The peso had fallen for seven straight days before today as concern mounts that the government will fail to get enough congressional support to raise taxes in a bid to stem a swelling budget deficit. The Finance Ministry is set to send Congress its budget proposals on Sept. 8.
S&P Warning
Mexico’s shrinking economy and a 38 percent drop in oil prices in the past year have led to lower tax revenue, widening the 2009 budget deficit to the equivalent of 3 percent of gross domestic product from 2.1 percent in 2008, according to the government. Standard & Poor’s has warned the country must create new sources of revenue to offset declining oil income if it is to avoid a downgrade of its debt rating. S&P rates Mexico’s foreign debt BBB+, the third-lowest investment-grade rating.
“Mexico has yet to have a mechanism to boost tax revenue and that continues to weigh on foreign inflows which the peso depends on,” said Juan Carlos Lopez, head currency trader at Intercam Casa de Bolsa SA. “Appetite to come into the Mexican market at this point seems null.”

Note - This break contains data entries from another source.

==> src/rtl/empu_pkg.sv <==
package empu_pkg;
  localparam int CFG_AW   = 8;
  localparam int IDX_BITS = 4;
  localparam int FLD_BITS = 3;

  typedef enum logic [1:0] {
    ACC_READ  = 2'd0,
    ACC_WRITE = 2'd1,
    ACC_EXEC  = 2'd2,
    ACC_RSVD  = 2'd3
  } acc_kind_e;

  // rule field selectors
  localparam logic [FLD_BITS-1:0] RF_CODE_LO = 3'd0;
  localparam logic [FLD_BITS-1:0] RF_CODE_HI = 3'd1;
  localparam logic [FLD_BITS-1:0] RF_DATA_LO = 3'd2;
  localparam logic [FLD_BITS-1:0] RF_DATA_HI = 3'd3;
  localparam logic [FLD_BITS-1:0] RF_PERM    = 3'd4;
  // table field selectors
  localparam logic [FLD_BITS-1:0] TF_CODE_LO = 3'd0;
  localparam logic [FLD_BITS-1:0] TF_CODE_HI = 3'd1;
  localparam logic [FLD_BITS-1:0] TF_STACK   = 3'd2;

  // permission bits
  localparam int PB_R  = 0;
  localparam int PB_W  = 1;
  localparam int PB_X  = 2;
  localparam int PB_EN = 3;

  // inclusive range test on zero-extended values
  function automatic logic in_span(logic [31:0] v, logic [31:0] lo, logic [31:0] hi);
    return (v >= lo) && (v <= hi);
  endfunction

  // does an enabled permission nibble grant this kind
  function automatic logic perm_grants(logic [3:0] perm, logic [1:0] kind);
    logic g;
    case (kind)
      ACC_READ:  g = perm[PB_R];
      ACC_WRITE: g = perm[PB_W];
      ACC_EXEC:  g = perm[PB_X];
      default:   g = 1'b0;
    endcase
    return perm[PB_EN] && g;
  endfunction
endpackage

==> src/rtl/empu_rules.sv <==
module empu_rules
  import empu_pkg::*;
#(
  parameter int NRULES = 4,
  parameter int AW     = 16
) (
  input  logic                       clk,
  input  logic                       rst_n,
  input  logic                       wr_en,
  input  logic [IDX_BITS-1:0]        wr_idx,
  input  logic [FLD_BITS-1:0]        wr_field,
  input  logic [AW-1:0]              wr_data,
  output logic [NRULES-1:0][AW-1:0]  code_lo,
  output logic [NRULES-1:0][AW-1:0]  code_hi,
  output logic [NRULES-1:0][AW-1:0]  data_lo,
  output logic [NRULES-1:0][AW-1:0]  data_hi,
  output logic [NRULES-1:0][3:0]     perm
);
  for (genvar i = 0; i < NRULES; i++) begin : g_rule
    logic sel;
    assign sel = wr_en && (wr_idx == IDX_BITS'(i));
    always_ff @(posedge clk or negedge rst_n) begin
      if (!rst_n) begin
        code_lo[i] <= '0;
        code_hi[i] <= '0;
        data_lo[i] <= '0;
        data_hi[i] <= '0;
        perm[i]    <= '0;
      end else if (sel) begin
        case (wr_field)
          RF_CODE_LO: code_lo[i] <= wr_data;
          RF_CODE_HI: code_hi[i] <= wr_data;
          RF_DATA_LO: data_lo[i] <= wr_data;
          RF_DATA_HI: data_hi[i] <= wr_data;
          RF_PERM:    perm[i]    <= wr_data[3:0];
          default: ;
        endcase
      end
    end
  end

  // rule storage only moves on an accepted write
  p_rules_hold_r8: assert property (@(posedge clk) disable iff (!rst_n)
    !wr_en |=> $stable(code_lo) && $stable(code_hi) && $stable(data_lo)
               && $stable(data_hi) && $stable(perm));
endmodule

==> src/rtl/empu_rule_check.sv <==
module empu_rule_check
  import empu_pkg::*;
#(
  parameter int AW = 16
) (
  input  logic [AW-1:0] code_lo,
  input  logic [AW-1:0] code_hi,
  input  logic [AW-1:0] data_lo,
  input  logic [AW-1:0] data_hi,
  input  logic [3:0]    perm,
  input  logic [AW-1:0] pc,
  input  logic [AW-1:0] addr,
  input  logic [1:0]    kind,
  output logic          covers,
  output logic          hit
);
  logic pc_in, addr_in;
  assign pc_in   = in_span(32'(pc),   32'(code_lo), 32'(code_hi));
  assign addr_in = in_span(32'(addr), 32'(data_lo), 32'(data_hi));
  assign covers  = pc_in && addr_in && perm[PB_EN];
  assign hit     = covers && perm_grants(perm, kind);

  // reserved kind never grants
  always_comb begin
    if (kind == ACC_RSVD) a_rsvd_denied_r4: assert (!hit);
  end
endmodule

==> src/rtl/empu_slots.sv <==
module empu_slots
  import empu_pkg::*;
#(
  parameter int NSLOTS = 4,
  parameter int AW     = 16
) (
  input  logic                 clk,
  input  logic                 rst_n,
  input  logic                 wr_en,
  input  logic [IDX_BITS-1:0]  wr_idx,
  input  logic [FLD_BITS-1:0]  wr_field,
  input  logic [AW-1:0]        wr_data,
  input  logic [IDX_BITS-1:0]  rd_idx,
  input  logic [1:0]           rd_field,
  output logic [AW-1:0]        rd_data
);
  logic [NSLOTS-1:0][AW-1:0] s_lo, s_hi, s_sp;

  for (genvar i = 0; i < NSLOTS; i++) begin : g_slot
    logic sel;
    assign sel = wr_en && (wr_idx == IDX_BITS'(i));
    always_ff @(posedge clk or negedge rst_n) begin
      if (!rst_n) begin
        s_lo[i] <= '0;
        s_hi[i] <= '0;
        s_sp[i] <= '0;
      end else if (sel) begin
        case (wr_field)
          TF_CODE_LO: s_lo[i] <= wr_data;
          TF_CODE_HI: s_hi[i] <= wr_data;
          TF_STACK:   s_sp[i] <= wr_data;
          default: ;
        endcase
      end
    end
  end

  always_comb begin
    rd_data = '0;
    for (int i = 0; i < NSLOTS; i++) begin
      if (rd_idx == IDX_BITS'(i)) begin
        case (rd_field)
          2'd0:    rd_data = s_lo[i];
          2'd1:    rd_data = s_hi[i];
          2'd2:    rd_data = s_sp[i];
          default: rd_data = '0;
        endcase
      end
    end
  end

  // table only moves on an accepted write
  p_slots_hold_r8: assert property (@(posedge clk) disable iff (!rst_n)
    !wr_en |=> $stable(s_lo) && $stable(s_hi) && $stable(s_sp));
endmodule

==> src/rtl/empu_top.sv <==
module empu_top
  import empu_pkg::*;
#(
  parameter int          NRULES  = 4,
  parameter int          NSLOTS  = 4,
  parameter int          AW      = 16,
  parameter logic [AW-1:0] LOAD_LO = 16'h0100,
  parameter logic [AW-1:0] LOAD_HI = 16'hEFFF
) (
  input  logic                clk,
  input  logic                rst_n,
  input  logic                cfg_we,
  input  logic [CFG_AW-1:0]   cfg_addr,
  input  logic [AW-1:0]       cfg_wdata,
  input  logic                cfg_lock,
  input  logic                acc_valid,
  input  logic [AW-1:0]       acc_pc,
  input  logic [AW-1:0]       acc_addr,
  input  logic [1:0]          acc_kind,
  output logic                fault,
  output logic [AW-1:0]       fault_addr,
  output logic                locked,
  output logic                cfg_err,
  input  logic [IDX_BITS-1:0] tbl_ridx,
  input  logic [1:0]          tbl_rfield,
  output logic [AW-1:0]       tbl_rdata
);
  // ---------------- configuration decode ----------------
  logic                 sp_table;
  logic [IDX_BITS-1:0]  c_idx;
  logic [FLD_BITS-1:0]  c_fld;
  logic                 rule_tgt, slot_tgt, addr_fld, win_ok;
  logic                 rule_wr, slot_wr, err_set;

  assign sp_table = cfg_addr[CFG_AW-1];
  assign c_idx    = cfg_addr[FLD_BITS +: IDX_BITS];
  assign c_fld    = cfg_addr[FLD_BITS-1:0];

  assign rule_tgt = !sp_table && (int'(c_idx) < NRULES) && (c_fld <= RF_PERM);
  assign slot_tgt =  sp_table && (int'(c_idx) < NSLOTS) && (c_fld <= TF_STACK);
  assign addr_fld = slot_tgt || (rule_tgt && (c_fld != RF_PERM));
  assign win_ok   = in_span(32'(cfg_wdata), 32'(LOAD_LO), 32'(LOAD_HI));

  assign rule_wr  = cfg_we && !locked && rule_tgt && (!addr_fld || win_ok);
  assign slot_wr  = cfg_we && !locked && slot_tgt && (!addr_fld || win_ok);
  assign err_set  = cfg_we && (locked || (addr_fld && !win_ok));

  always_ff @(posedge clk or negedge rst_n) begin
    if (!rst_n) begin
      locked  <= 1'b0;
      cfg_err <= 1'b0;
    end else begin
      if (cfg_lock) locked  <= 1'b1;
      if (err_set)  cfg_err <= 1'b1;
    end
  end

  // ---------------- storage ----------------
  logic [NRULES-1:0][AW-1:0] r_clo, r_chi, r_dlo, r_dhi;
  logic [NRULES-1:0][3:0]    r_perm;

  empu_rules #(.NRULES(NRULES), .AW(AW)) u_rules (
    .clk(clk), .rst_n(rst_n),
    .wr_en(rule_wr), .wr_idx(c_idx), .wr_field(c_fld), .wr_data(cfg_wdata),
    .code_lo(r_clo), .code_hi(r_chi), .data_lo(r_dlo), .data_hi(r_dhi),
    .perm(r_perm)
  );

  empu_slots #(.NSLOTS(NSLOTS), .AW(AW)) u_slots (
    .clk(clk), .rst_n(rst_n),
    .wr_en(slot_wr), .wr_idx(c_idx), .wr_field(c_fld), .wr_data(cfg_wdata),
    .rd_idx(tbl_ridx), .rd_field(tbl_rfield), .rd_data(tbl_rdata)
  );

  // ---------------- access check ----------------
  logic [NRULES-1:0] hit_vec, cover_vec;

  for (genvar i = 0; i < NRULES; i++) begin : g_chk
    empu_rule_check #(.AW(AW)) u_chk (
      .code_lo(r_clo[i]), .code_hi(r_chi[i]),
      .data_lo(r_dlo[i]), .data_hi(r_dhi[i]),
      .perm(r_perm[i]),
      .pc(acc_pc), .addr(acc_addr), .kind(acc_kind),
      .covers(cover_vec[i]), .hit(hit_vec[i])
    );
  end

  logic any_hit;
  assign any_hit = |hit_vec;
  assign fault   = acc_valid && !any_hit;

  always_ff @(posedge clk or negedge rst_n) begin
    if (!rst_n)     fault_addr <= '0;
    else if (fault) fault_addr <= acc_addr;
  end

  // ---------------- assertions ----------------
  p_idle_quiet_r10: assert property (@(posedge clk) disable iff (!rst_n)
    !acc_valid |-> !fault);

  p_fault_capture_r6: assert property (@(posedge clk) disable iff (!rst_n)
    fault |=> fault_addr == $past(acc_addr));

  p_fault_hold_r6: assert property (@(posedge clk) disable iff (!rst_n)
    !fault |=> $stable(fault_addr));

  p_uncovered_denied_r3: assert property (@(posedge clk) disable iff (!rst_n)
    (acc_valid && cover_vec == '0) |-> fault);

  p_lock_sticky_r8: assert property (@(posedge clk) disable iff (!rst_n)
    locked |=> locked);

  p_locked_write_err_r8: assert property (@(posedge clk) disable iff (!rst_n)
    (locked && cfg_we) |=> cfg_err);

  p_no_write_locked_r8: assert property (@(posedge clk) disable iff (!rst_n)
    locked |-> !rule_wr && !slot_wr);

  p_window_reject_r7: assert property (@(posedge clk) disable iff (!rst_n)
    (cfg_we && addr_fld && !win_ok) |=> cfg_err);

  p_err_sticky_r7: assert property (@(posedge clk) disable iff (!rst_n)
    cfg_err |=> cfg_err);
endmodule

==> config.mk <==
export PLATFORM = sky130hd
export DESIGN_NAME = empu_top
export DESIGN_NICKNAME = d
export VERILOG_FILES = /design/src/rtl/empu_pkg.sv /design/src/rtl/empu_rules.sv /design/src/rtl/empu_rule_check.sv /design/src/rtl/empu_slots.sv /design/src/rtl/empu_top.sv
export SDC_FILE = /design/constraint.sdc
export NUM_CORES = 1
export LEC_CHECK = 0
export BUFFER_PORTS_ARGS = -buffer_cell sky130_fd_sc_hd__buf_4
export CAP_MARGIN = 0
export CORE_AREA = 3 3 259 261
export DETAILED_ROUTE_END_ITERATION = 6
export DIE_AREA = 0 0 262 264
export GPL_ROUTABILITY_DRIVEN = 0
export GPL_TIMING_DRIVEN = 0
export HOLD_SLACK_MARGIN = 0.06
export PLACE_DENSITY = 0.58
export SYNTH_ARGS = -nofsm -noshare
export SYNTH_HDL_FRONTEND = slang
export SYNTH_SLANG_ARGS = --single-unit
==> constraint.sdc <==
create_clock -name clk -period 3.78 [get_ports clk]
set_input_delay 0.567 -clock clk [delete_from_list [all_inputs] [get_ports clk]]
set_output_delay 0.567 -clock clk [all_outputs]
set_load 0.01 [all_outputs]
### Word-level counts from Yosys, hierarchy flattened

Cells that the tools add are included.

| word-level totals | value |
|---|---|
| register bits after elaboration | 482 |
| bits of input ports | 69 |
| output and inout port bits | 35 |
| word-level logic and storage cells | 175 |

| operators by class | value |
|---|---|
| reduce and logical (&&, ||, !) cells | 92 |
| muxes and demuxes | 12 |
| eq/ne operators | 15 |
| order comparisons | 21 |

Operators by type and width:

| operator | number |
|---|---|
| $pmux 16 s3 | 4 |
| $ge 16x16->1 | 8 |
| $le 16x16->1 | 8 |
| $mux 16 | 4 |
| $reduce_and 2->1 | 32 |
| $logic_and 1x1->1 | 46 |
| $eq 4x2->1 const B | 4 |
| $ge 16x9->1 const B | 1 |
| $le 16x16->1 const B | 1 |
| $pmux 1 s3 | 4 |
| $eq 4x1->1 const B | 2 |
| $logic_not 4->1 | 2 |
| $eq 3x2->1 const B | 2 |
| $logic_not 1->1 | 5 |
| $eq 2x1->1 const B | 2 |
| $eq 2x2->1 const B | 2 |
| $logic_not 2->1 | 2 |
| $lt 4x3->1 const B | 1 |
| $reduce_or 4->1 | 1 |
| $eq 3x1->1 const B | 1 |
| $eq 3x3->1 const B | 1 |
| $le 3x2->1 const B | 1 |
| $le 3x3->1 const B | 1 |
| $logic_not 3->1 | 1 |
| 2 further kinds | 4 |

### Depth between registers and ports, before layout

| depth | value |
|---|---|
| depth after elaboration | 10 |
| mapped depth | 11 |
| mapped depth without buffers | 10 |

### By module

Synthesis repeated with hierarchy kept, for this count alone.

| second synthesis, totals | value |
|---|---|
| cells, all modules | 2234 |
| area, all modules | 26798.2 sq um |

By module, submodules not included:

| module | cells each | times used | seq. area each (sq um) | area an instance (sq um) |
|---|---|---|---|---|
| empu_rules | 624 | 1 | 6806.5 | 10368.7 |
| empu_slots | 664 | 1 | 4804.6 | 9211.3 |
| empu_rule_check at g_chk[0].u_chk ... | 221 | 3 | 0.0 | 1596.5 |
| empu_rule_check at g_chk[2].u_chk | 227 | 1 | 0.0 | 1606.5 |
| empu_top | 56 | 1 | 450.4 | 822.0 |

### Worst setup path before layout

No wires, ideal clock.

| path | value |
|---|---|
| path type | input to output |
| start | input port acc_addr[1] |
| end | output port fault |
| arrival | 2.502 ns |
| setup slack | 0.711 ns |
| cell stages on the path | 10 |
| buffers on the path | 1 |
| data required time | 3.213 ns |
| path through | ha_1 > nor2b_1 > o211ai_1 > a21oi_1 > a211oi_1 > o2111ai_1 > or4b_1 > nand4_4 > buf_4 > inv_1 |

| on the way | value |
|---|---|
| longest elaborated chain between the ends | 8 |
| elaborated cells on any way between the ends | 27 |
| classes of those cells | 8 x order compare; 19 x reduce/logical |

RTL lines:

| item | line | RTL |
|---|---|---|
| from (decl) | empu_top.sv:18 | `input logic [AW-1:0] acc_addr,` |
| $ge 16x16->1 / $le 16x16->1 (equally long branches) | empu_pkg.sv:32 | `return (v >= lo) && (v <= hi);` |
| $logic_and 1x1->1 | empu_pkg.sv:32 |  |
| $logic_and 1x1->1 (2 in series) | empu_rule_check.sv:20 | `assign covers = pc_in && addr_in && perm[PB_EN];` |
| $logic_and 1x1->1 | empu_rule_check.sv:21 | `assign hit = covers && perm_grants(perm, kind);` |
| $reduce_or 4->1 * | empu_top.sv:89 | `assign any_hit = \|hit_vec;` |
| $logic_not 1->1 * | empu_top.sv:90 | `assign fault = acc_valid && !any_hit;` |
| $logic_and 1x1->1 * | empu_top.sv:90 |  |
| to (decl) | empu_top.sv:20 | `output logic fault,` |

Mark *: on every way between the ends. The rest lies on a longest branch, timed or not.

### Final worst setup path

| path | value |
|---|---|
| start | register u_rules.code_hi[43] (netlist bit) |
| end | output port fault |

| on the way | value |
|---|---|
| longest elaborated chain between the ends | 8 |

RTL lines:

| item | line | RTL |
|---|---|---|
| from (decl) | empu_rules.sv:14 | `output logic [NRULES-1:0][AW-1:0] code_hi,` |
| from (signal, indexed assignment) | empu_rules.sv:32 | `RF_CODE_HI: code_hi[i] <= wr_data;` |
| $le 16x16->1 | empu_pkg.sv:32 |  |
| $logic_and 1x1->1 | empu_pkg.sv:32 |  |
| $logic_and 1x1->1 (2 in series) | empu_rule_check.sv:20 |  |
| $logic_and 1x1->1 | empu_rule_check.sv:21 |  |
| $reduce_or 4->1 | empu_top.sv:89 |  |
| $logic_not 1->1 | empu_top.sv:90 |  |
| $logic_and 1x1->1 | empu_top.sv:90 |  |

No other way between the ends.

==> impl_results.md <==
- DRC violations left: 0
- Final net count: 2800
- Count of cell types in the netlist: 58
- Adder and majority cell fraction of the synthesized area: 12.1%
- DR iter-0 viols: 1029
- Max clock buf depth: 3
- Net count after synthesis: 2638
- Violated checks: setup timing
- Run status: finished, violations left
- Library cell used as clock root buffer: sky130_fd_sc_hd__clkbuf_16
- Worst r2r dst: fault_addr[1]
- Clock tree sinks: 482
- Setup Total Neg Slack: -0.0170 ns
- Delay of the slowest critical-path stage: 0.58 ns
- Maximum number of pins on one net before global-route repair: 117
- GRT Total Usage: 20.9%
- Synthesized-area fraction occupied by ao, oa, aoi and oai cells: 7.64%
- Highest fanout seen on the critical path: 3
- Insertion delay to the later sink of the worst-skew pair: 0.64 ns
- Signed area change from the synthesized netlist to the final layout: 15.1%
- Min Clock Period, post-route: 3.80 ns
- Pwr Density: 380 nW/um^2
- Standby leakage power: 0.0145 uW
- Relative slew margins: 27.5%
- Die Outline Area: 69200 sq um
- Number of max-cap violations: 0
- RSZ-0062 raised after global routing: yes
- Routed metal-1 wire length: 32.2 mm
- Crit-path cells: inv_1, ha_4, a21oi_4, a21oi_4, o31ai_4, o2111ai_4, or4b_4, nand4_4, buf_12, inv_4, buf_6
- Critical Path Start Type: register
- Worst path most repeated cell: sky130_fd_sc_hd__a21oi_4
- Met3 wirelength from detailed routing: 2.47 mm
- Share of synthesized flip-flops with an asynchronous set or reset: 100%
- Commonest cells after routing, fill and taps aside: sky130_fd_sc_hd__dfrtp_1, sky130_fd_sc_hd__mux2_2, sky130_fd_sc_hd__ha_1, sky130_fd_sc_hd__inv_1, sky130_fd_sc_hd__a21oi_1
- Wire length of the first global-routing pass: 112 mm
- CTS tree: done
- Reg2Reg Depth: 11
- Part of the Yosys area used for sequential elements: 45.6%
- Worst slew pin tran: 1.08 ns
- Number of vias after detailed routing: 18100
- Critical path endpoint category: output pin
- Drt pass-1 iters: 5
- Maximum VDD drop: 357 uV
- Number of vias per cell: 5.37
- Avg Inst Size Synth: 11.4 sq um
- Post-detailed-route wirelength per cell: 21.1 microns
- FILL cells: 5979
- Required @ worst endpoint: 3.21 ns
- Worst Path Class, Setup: reg2out
- Layout cells sized above 1: 29.4%
- HPWL reported at the end of detailed placement: 52.1 mm
- Port Buffers: 92
- Count of flip-flops with a built-in enable after synthesis: 0
- Tightest Hold Check Type: in2reg
- Final worst clock skew: 0.0348 ns
- Initial antenna violation count: 1
- Core Area: 64700 sq um
- Post-CTS clock slew at the launch and capture registers of the worst setup and hold paths: 0.06 ns
- Remaining antenna violation count after routing: 0
- Uppermost layer routed: met5
- Top-level I/O count: 104
- Endpoints failing setup: 1
- Share of the synthesized netlist area taken by xor and xnor gates: 0%
- Total global routing overflow: 0
- Final clock period utilization by the worst path: 100%
- Maximum level of the CTS H-tree: 2
- Number of clock buffers inserted by TritonCTS: 57
- Endpoints failing hold: 0
- Most common cell after layout, fill and taps aside: sky130_fd_sc_hd__dfrtp_1
- Detailed Route WL: 71.3 mm
- Family with the most delay on the worst path: compound AO/OA/AOI/OAI gates
- Main flop type after synthesis: sky130_fd_sc_hd__dfrtp_1
- Cell count of the worst hold path: 2
- Mapped Cells: 2313
- Number of storage elements in the synthesis netlist: 482
- Synth Warn #: 0
- R2r startpoint: u_rules.code_hi[43]
- Worst hold-check slack: 0.141 ns
- DIE HEIGHT: 264 microns
- Hold Crit Endpoint: locked
- Multiplexer area fraction after synthesis: 23.0%
- Row cnt: 93
- Synthesized area: 26500 sq um
- Max Fclk: 263 MHz
- Post-layout worst setup margin: -0.0170 ns
- Buf+Inv Stages, Crit Path: 4
- Combinational family with the most area after synthesis: multiplexers
- Data arrival time of the worst path: 3.23 ns
- Starting density of the core: 40.9%
- Hold path start: cfg_lock
- FF-to-FF setup slack: 0.62 ns
- Chip Width: 262 microns
- Post-synthesis share of cell area spent on and, or, nand and nor gates: 6.29%
- Slowest cell on crit path: sky130_fd_sc_hd__or4b_4
- Routed met2 length: 34.0 mm
- Number of global-route vias before repair: 19200
- Slew Viols, Final: 0
## worst max path at each step
stage,start,endpoint,slack [ns],cells after the start
after floorplan,acc_addr[1],fault,0.71,10
after global placement,rst_n,u_rules.data_lo[22],-2.96,1
after detailed placement,acc_pc[9],fault,-0.81,12
after CTS,u_rules.code_hi[41],fault,-0.09,12
after global routing,u_rules.code_hi[43],fault,-0.08,11
final,u_rules.code_hi[43],fault,-0.02,11
## synthesized netlist by cell type (3+ instances only)
cell type,instances,area [sq um]
sky130_fd_sc_hd__dfrtp_1,482,12100
sky130_fd_sc_hd__mux2_2,439,4940
sky130_fd_sc_hd__ha_1,256,3200
sky130_fd_sc_hd__inv_1,249,935
sky130_fd_sc_hd__a21oi_1,146,731
sky130_fd_sc_hd__nand2_1,101,379
sky130_fd_sc_hd__nor2_1,94,353
sky130_fd_sc_hd__clkbuf_1,74,278
sky130_fd_sc_hd__o21ai_0,69,345
sky130_fd_sc_hd__mux2i_1,52,521
sky130_fd_sc_hd__nand4_1,44,275
sky130_fd_sc_hd__mux2_4,40,601
sky130_fd_sc_hd__nand3_1,32,160
sky130_fd_sc_hd__buf_2,26,130
sky130_fd_sc_hd__a221oi_1,18,158
sky130_fd_sc_hd__o22ai_1,17,106
sky130_fd_sc_hd__nor2b_1,16,100
sky130_fd_sc_hd__a21o_1,15,113
sky130_fd_sc_hd__o21bai_1,15,113
sky130_fd_sc_hd__a211oi_1,12,90.1
sky130_fd_sc_hd__nor3_1,11,55.1
sky130_fd_sc_hd__o211ai_1,11,82.6
sky130_fd_sc_hd__buf_1,9,33.8
sky130_fd_sc_hd__a21boi_0,7,52.6
sky130_fd_sc_hd__a2111oi_0,6,52.6
sky130_fd_sc_hd__nor4_1,5,31.3
sky130_fd_sc_hd__or4_1,5,37.5
sky130_fd_sc_hd__a31oi_1,4,25.0
sky130_fd_sc_hd__buf_6,4,45.0
sky130_fd_sc_hd__nand2_2,4,25.0
sky130_fd_sc_hd__nand2_4,4,45.0
sky130_fd_sc_hd__nand2b_1,4,25.0
sky130_fd_sc_hd__a211o_1,3,26.3
sky130_fd_sc_hd__buf_4,3,22.5
sky130_fd_sc_hd__nand3b_1,3,22.5
sky130_fd_sc_hd__o31ai_1,3,22.5
## power breakdown
group	leakage (uW)	internal, uW	switching [uW]
combinational	0.00686	308	638
clock	0.000915	3220	2240
sequential	0.00669	5180	9.11
total	0.0145	8710	2880
## what timing repair did
item / in CTS / in global routing
resized for setup: 20 / 21
hold endpoints to repair: 51 / 0
endpoints found under the setup margin: 10 / 2
pin swaps: 8 / 13
hold buffers: 1 / 0
setup buffers: 2 / 4
## routing by layer
layer | track usage [%] | up-vias
li1 | - | 8479
met2 | 34.9 | 359
met4 | 7.20 | 2
met3 | 2.70 | 131
met5 | 0 | -
met1 | 28.1 | 9113
## state kept, by name, indices dropped and copies added, names as in the netlist
| register | count |
|---|---|
| u_slots.s_sp | 64 |
| u_rules.data_hi | 64 |
| u_rules.perm | 16 |
| u_rules.code_lo | 64 |
| cfg_err | 1 |
| u_slots.s_lo | 64 |
| u_rules.code_hi | 64 |
| u_rules.data_lo | 64 |
| u_slots.s_hi | 64 |
| fault_addr | 16 |
| locked | 1 |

The peso has weakened 3.6 percent in the past five days, leading a drop in emerging-market currencies, amid reduced appetite for higher-yielding assets on speculation a recent rally in global stocks was overdone.
‘Peso Will Stabilize’
“Eventually, we think the peso will stabilize and firm when risk appetite swings up again,” Win Thin, a senior currency strategist with Brown Brothers Harriman & Co., wrote in a report today. “As the U.S. exits recession, Mexico will likely be amongst the countries that will benefit directly.” Mexico sends 80 percent of its exports to the U.S.
Yields on Mexico’s 10 percent bond due December 2024 fell two basis points, or 0.02 percentage point, to 8.49 percent, according to Banco Santander SA. The yield has risen 27 basis points from 8.22 percent on June 4.
Speculation the government will need to raise prices of “regulated” products such as gasoline or boost local bond sales should it fail to garner support for its tax bill is pushing bond prices lower, according to Luis Flores, senior economist at IXE Grupo Financiero SA in Mexico City.
“If the government fails to raise taxes, it will have to look for alternatives which will hurt bonds by either boosting the supply of the securities or raising prices, which would lead inflation to quicken,” said Flores. “That concern will probably weigh on bonds through November and even until December when we know what will happen to taxes.”